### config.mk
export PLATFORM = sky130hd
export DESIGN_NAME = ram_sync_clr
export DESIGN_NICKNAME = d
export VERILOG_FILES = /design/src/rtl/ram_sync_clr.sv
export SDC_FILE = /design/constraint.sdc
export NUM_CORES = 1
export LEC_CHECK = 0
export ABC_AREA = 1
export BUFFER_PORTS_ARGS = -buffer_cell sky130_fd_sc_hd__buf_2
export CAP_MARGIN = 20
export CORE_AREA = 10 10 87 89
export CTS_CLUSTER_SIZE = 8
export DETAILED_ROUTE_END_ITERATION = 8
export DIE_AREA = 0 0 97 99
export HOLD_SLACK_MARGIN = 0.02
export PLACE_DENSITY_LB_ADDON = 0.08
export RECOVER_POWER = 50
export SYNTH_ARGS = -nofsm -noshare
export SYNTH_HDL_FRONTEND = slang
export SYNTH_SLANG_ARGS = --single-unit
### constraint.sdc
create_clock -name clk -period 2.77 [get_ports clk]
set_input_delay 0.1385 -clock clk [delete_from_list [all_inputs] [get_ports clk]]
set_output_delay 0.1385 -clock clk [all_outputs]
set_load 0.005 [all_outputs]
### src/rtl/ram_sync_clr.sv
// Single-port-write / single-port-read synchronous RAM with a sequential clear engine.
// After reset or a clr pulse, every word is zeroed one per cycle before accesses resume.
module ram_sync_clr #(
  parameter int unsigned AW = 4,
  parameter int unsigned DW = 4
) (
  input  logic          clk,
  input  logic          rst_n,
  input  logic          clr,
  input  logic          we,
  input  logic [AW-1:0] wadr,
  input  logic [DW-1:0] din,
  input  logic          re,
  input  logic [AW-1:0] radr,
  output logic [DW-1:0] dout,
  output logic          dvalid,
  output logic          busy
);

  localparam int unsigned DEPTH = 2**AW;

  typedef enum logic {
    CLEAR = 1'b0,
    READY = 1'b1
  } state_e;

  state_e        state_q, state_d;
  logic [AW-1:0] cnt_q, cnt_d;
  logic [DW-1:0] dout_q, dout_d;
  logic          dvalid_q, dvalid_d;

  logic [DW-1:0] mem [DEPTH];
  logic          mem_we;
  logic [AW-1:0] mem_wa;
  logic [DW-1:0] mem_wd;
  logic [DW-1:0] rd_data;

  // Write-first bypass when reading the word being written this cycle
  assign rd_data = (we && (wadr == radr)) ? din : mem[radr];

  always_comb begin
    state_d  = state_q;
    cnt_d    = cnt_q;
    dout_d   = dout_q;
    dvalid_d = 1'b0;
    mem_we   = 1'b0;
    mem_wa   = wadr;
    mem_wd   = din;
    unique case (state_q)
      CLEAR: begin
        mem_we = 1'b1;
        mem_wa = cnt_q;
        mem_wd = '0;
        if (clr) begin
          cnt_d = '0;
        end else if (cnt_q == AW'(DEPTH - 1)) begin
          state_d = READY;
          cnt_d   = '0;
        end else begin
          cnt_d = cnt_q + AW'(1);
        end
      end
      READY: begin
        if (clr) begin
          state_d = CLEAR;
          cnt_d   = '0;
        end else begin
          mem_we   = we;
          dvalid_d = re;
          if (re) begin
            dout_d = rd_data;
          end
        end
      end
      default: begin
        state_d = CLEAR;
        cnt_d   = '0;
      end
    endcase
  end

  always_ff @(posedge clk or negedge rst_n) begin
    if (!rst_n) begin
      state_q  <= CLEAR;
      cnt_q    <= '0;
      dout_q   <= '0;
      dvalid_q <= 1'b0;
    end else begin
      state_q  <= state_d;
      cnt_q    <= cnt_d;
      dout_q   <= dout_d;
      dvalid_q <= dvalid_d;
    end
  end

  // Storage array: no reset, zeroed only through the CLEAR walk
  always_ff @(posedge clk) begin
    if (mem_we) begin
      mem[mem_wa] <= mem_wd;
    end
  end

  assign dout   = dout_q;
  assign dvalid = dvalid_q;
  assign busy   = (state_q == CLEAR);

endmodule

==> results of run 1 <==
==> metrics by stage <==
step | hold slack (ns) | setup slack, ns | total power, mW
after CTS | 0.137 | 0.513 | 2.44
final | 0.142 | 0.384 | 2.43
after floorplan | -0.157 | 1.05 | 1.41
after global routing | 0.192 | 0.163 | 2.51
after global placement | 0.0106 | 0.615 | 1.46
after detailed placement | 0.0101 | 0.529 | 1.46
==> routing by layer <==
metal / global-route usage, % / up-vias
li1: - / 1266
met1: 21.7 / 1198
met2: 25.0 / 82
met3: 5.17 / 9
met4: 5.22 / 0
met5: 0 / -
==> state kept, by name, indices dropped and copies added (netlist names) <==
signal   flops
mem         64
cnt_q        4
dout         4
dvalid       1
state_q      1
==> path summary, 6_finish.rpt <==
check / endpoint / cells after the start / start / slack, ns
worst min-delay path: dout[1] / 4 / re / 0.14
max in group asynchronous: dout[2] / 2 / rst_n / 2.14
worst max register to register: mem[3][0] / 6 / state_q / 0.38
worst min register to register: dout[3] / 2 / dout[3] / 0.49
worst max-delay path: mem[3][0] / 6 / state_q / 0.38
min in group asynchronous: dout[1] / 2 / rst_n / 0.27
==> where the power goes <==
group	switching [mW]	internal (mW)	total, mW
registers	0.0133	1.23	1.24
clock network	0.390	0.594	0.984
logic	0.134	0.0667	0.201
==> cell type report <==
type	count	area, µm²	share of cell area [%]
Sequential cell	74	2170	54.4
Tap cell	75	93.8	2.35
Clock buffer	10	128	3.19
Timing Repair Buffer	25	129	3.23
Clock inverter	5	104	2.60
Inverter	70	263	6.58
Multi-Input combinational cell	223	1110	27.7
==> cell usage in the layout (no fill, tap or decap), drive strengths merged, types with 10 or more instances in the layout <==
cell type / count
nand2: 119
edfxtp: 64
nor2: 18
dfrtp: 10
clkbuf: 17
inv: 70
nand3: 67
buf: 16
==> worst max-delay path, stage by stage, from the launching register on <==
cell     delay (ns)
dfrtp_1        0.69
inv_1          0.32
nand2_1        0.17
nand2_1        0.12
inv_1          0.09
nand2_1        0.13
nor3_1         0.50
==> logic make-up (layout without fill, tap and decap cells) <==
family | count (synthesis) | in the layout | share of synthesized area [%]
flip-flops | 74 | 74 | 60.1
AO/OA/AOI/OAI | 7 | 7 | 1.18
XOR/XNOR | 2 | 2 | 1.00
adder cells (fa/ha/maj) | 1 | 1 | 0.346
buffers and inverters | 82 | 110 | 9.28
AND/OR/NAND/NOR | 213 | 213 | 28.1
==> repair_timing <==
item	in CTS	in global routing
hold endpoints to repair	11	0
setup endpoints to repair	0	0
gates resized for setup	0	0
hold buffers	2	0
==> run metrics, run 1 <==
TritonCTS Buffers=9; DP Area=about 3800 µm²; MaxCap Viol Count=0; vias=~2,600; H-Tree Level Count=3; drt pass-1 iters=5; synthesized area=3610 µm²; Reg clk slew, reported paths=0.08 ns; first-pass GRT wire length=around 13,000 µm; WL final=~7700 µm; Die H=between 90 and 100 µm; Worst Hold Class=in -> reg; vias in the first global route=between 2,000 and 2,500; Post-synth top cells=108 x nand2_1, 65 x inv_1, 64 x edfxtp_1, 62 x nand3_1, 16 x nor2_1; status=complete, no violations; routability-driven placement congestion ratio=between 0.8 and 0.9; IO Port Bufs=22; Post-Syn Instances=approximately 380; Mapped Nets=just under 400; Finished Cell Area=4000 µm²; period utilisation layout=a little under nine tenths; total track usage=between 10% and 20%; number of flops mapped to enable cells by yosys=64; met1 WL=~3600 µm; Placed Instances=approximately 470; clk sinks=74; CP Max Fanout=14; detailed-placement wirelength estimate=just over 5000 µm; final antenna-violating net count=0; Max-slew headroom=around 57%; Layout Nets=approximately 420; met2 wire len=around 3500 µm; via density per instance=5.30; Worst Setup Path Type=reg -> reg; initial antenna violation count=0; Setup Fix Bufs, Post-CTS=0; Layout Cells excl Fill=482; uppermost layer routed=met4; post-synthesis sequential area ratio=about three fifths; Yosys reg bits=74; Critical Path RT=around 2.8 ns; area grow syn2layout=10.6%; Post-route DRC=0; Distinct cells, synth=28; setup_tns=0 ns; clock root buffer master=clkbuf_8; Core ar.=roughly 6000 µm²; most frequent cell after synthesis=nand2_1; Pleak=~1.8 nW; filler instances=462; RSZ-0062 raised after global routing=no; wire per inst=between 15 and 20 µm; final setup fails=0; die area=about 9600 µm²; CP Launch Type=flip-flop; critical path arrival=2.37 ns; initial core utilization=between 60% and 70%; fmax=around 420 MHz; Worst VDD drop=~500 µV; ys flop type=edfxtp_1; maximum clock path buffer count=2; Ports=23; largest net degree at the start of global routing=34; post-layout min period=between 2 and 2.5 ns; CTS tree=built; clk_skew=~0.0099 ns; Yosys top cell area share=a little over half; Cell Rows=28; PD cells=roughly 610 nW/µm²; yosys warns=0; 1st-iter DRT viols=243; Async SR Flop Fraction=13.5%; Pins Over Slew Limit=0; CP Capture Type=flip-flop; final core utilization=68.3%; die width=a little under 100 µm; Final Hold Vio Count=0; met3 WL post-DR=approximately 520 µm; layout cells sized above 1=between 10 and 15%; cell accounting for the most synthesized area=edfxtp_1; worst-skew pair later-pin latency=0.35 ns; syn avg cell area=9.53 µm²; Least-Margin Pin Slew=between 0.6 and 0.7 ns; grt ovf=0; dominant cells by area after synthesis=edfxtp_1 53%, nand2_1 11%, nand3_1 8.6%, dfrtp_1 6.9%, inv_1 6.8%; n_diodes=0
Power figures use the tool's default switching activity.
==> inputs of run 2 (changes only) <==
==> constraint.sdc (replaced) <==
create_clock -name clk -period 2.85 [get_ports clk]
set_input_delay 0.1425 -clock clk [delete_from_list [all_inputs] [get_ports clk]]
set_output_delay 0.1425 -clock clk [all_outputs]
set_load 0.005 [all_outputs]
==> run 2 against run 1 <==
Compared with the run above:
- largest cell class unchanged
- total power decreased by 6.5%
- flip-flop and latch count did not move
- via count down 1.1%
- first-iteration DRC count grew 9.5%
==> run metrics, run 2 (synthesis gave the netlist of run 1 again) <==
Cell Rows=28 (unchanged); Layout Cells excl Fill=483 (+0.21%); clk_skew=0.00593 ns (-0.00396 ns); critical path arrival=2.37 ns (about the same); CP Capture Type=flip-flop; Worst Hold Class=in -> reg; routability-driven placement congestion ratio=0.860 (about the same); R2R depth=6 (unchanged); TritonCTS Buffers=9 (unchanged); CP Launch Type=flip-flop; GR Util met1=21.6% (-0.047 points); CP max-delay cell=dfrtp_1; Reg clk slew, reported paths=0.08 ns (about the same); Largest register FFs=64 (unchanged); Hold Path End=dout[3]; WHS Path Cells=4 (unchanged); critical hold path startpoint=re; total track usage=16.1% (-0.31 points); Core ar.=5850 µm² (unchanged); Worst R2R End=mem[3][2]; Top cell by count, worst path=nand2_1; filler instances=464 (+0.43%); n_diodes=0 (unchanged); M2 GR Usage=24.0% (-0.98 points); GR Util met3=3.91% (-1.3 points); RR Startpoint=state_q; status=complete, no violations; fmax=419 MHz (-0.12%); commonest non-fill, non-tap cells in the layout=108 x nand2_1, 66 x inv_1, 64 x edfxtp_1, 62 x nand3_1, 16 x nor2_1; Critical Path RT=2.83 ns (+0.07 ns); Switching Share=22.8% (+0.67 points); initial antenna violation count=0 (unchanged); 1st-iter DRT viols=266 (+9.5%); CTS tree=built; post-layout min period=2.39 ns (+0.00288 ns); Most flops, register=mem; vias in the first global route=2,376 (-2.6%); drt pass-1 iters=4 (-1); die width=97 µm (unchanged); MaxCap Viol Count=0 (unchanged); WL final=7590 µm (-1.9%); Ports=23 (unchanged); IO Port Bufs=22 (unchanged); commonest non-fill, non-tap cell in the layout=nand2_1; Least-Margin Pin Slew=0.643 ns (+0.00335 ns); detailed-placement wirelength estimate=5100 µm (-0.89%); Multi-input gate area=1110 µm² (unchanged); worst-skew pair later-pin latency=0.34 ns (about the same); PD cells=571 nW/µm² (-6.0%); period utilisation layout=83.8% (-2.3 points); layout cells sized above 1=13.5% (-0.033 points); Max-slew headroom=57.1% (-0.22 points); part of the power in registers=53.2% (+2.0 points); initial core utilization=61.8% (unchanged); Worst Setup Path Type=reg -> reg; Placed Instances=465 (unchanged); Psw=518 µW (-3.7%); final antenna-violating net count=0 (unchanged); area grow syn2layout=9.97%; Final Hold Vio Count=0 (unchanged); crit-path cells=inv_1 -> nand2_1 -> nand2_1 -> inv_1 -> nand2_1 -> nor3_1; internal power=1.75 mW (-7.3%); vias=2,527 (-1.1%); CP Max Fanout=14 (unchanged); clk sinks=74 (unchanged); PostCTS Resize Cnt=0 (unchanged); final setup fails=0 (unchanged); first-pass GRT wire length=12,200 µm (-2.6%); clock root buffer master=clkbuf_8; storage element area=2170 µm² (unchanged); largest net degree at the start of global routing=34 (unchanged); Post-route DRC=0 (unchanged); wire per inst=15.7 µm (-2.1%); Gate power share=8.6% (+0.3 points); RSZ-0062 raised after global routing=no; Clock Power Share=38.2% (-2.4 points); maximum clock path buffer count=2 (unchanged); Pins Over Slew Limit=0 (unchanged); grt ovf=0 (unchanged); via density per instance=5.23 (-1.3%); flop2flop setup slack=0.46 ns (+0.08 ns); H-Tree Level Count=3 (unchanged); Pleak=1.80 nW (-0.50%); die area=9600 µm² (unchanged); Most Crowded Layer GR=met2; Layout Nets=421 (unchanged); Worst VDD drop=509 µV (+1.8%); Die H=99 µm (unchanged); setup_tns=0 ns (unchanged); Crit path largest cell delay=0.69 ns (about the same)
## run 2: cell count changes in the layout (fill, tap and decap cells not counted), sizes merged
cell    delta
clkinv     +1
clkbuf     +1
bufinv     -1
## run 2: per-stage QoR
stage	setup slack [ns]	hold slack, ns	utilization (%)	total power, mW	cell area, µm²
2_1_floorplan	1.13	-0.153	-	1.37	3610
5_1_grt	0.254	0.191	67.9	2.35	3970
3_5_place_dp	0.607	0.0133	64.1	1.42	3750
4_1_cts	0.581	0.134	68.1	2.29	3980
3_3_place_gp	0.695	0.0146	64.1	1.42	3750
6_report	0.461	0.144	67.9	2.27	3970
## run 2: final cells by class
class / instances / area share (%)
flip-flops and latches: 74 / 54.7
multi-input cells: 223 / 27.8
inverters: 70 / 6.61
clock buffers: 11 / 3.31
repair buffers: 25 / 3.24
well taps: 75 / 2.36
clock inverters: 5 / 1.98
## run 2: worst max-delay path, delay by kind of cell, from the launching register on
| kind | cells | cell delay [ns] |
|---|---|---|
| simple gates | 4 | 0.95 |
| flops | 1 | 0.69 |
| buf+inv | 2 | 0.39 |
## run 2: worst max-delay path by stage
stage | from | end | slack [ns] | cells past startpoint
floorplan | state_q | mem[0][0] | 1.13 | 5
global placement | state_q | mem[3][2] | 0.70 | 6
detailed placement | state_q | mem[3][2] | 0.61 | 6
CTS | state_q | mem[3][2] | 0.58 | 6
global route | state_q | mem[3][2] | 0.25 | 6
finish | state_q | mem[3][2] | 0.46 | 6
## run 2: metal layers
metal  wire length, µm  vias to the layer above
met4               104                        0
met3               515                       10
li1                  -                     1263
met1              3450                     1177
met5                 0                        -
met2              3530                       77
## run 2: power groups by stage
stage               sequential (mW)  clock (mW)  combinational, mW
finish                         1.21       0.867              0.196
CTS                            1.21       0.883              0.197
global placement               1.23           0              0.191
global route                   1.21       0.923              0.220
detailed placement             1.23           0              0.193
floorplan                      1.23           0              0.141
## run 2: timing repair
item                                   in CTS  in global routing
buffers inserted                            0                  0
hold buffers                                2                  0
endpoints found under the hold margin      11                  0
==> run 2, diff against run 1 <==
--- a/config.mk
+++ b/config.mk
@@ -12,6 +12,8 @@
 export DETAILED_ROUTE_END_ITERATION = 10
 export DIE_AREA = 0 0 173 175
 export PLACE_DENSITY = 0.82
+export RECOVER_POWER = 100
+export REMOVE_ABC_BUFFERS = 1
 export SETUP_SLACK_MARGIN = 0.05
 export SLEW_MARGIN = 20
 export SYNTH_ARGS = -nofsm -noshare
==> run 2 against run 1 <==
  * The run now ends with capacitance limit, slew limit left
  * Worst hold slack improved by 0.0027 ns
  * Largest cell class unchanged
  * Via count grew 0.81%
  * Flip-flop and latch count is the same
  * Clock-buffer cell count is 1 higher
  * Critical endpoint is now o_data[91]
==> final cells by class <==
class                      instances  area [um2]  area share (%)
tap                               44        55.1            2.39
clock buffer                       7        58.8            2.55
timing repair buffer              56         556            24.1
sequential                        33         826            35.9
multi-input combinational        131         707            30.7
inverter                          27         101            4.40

## EXERCISE PROMPT
The response must consist solely of the lines from the top of the records through the line holding "export RECOVER_POWER = 50", copied word for word.

## SOLUTION TO THIS TASK
### config.mk
export PLATFORM = sky130hd
export DESIGN_NAME = ram_sync_clr
export DESIGN_NICKNAME = d
export VERILOG_FILES = /design/src/rtl/ram_sync_clr.sv
export SDC_FILE = /design/constraint.sdc
export NUM_CORES = 1
export LEC_CHECK = 0
export ABC_AREA = 1
export BUFFER_PORTS_ARGS = -buffer_cell sky130_fd_sc_hd__buf_2
export CAP_MARGIN = 20
export CORE_AREA = 10 10 87 89
export CTS_CLUSTER_SIZE = 8
export DETAILED_ROUTE_END_ITERATION = 8
export DIE_AREA = 0 0 97 99
export HOLD_SLACK_MARGIN = 0.02
export PLACE_DENSITY_LB_ADDON = 0.08
export RECOVER_POWER = 50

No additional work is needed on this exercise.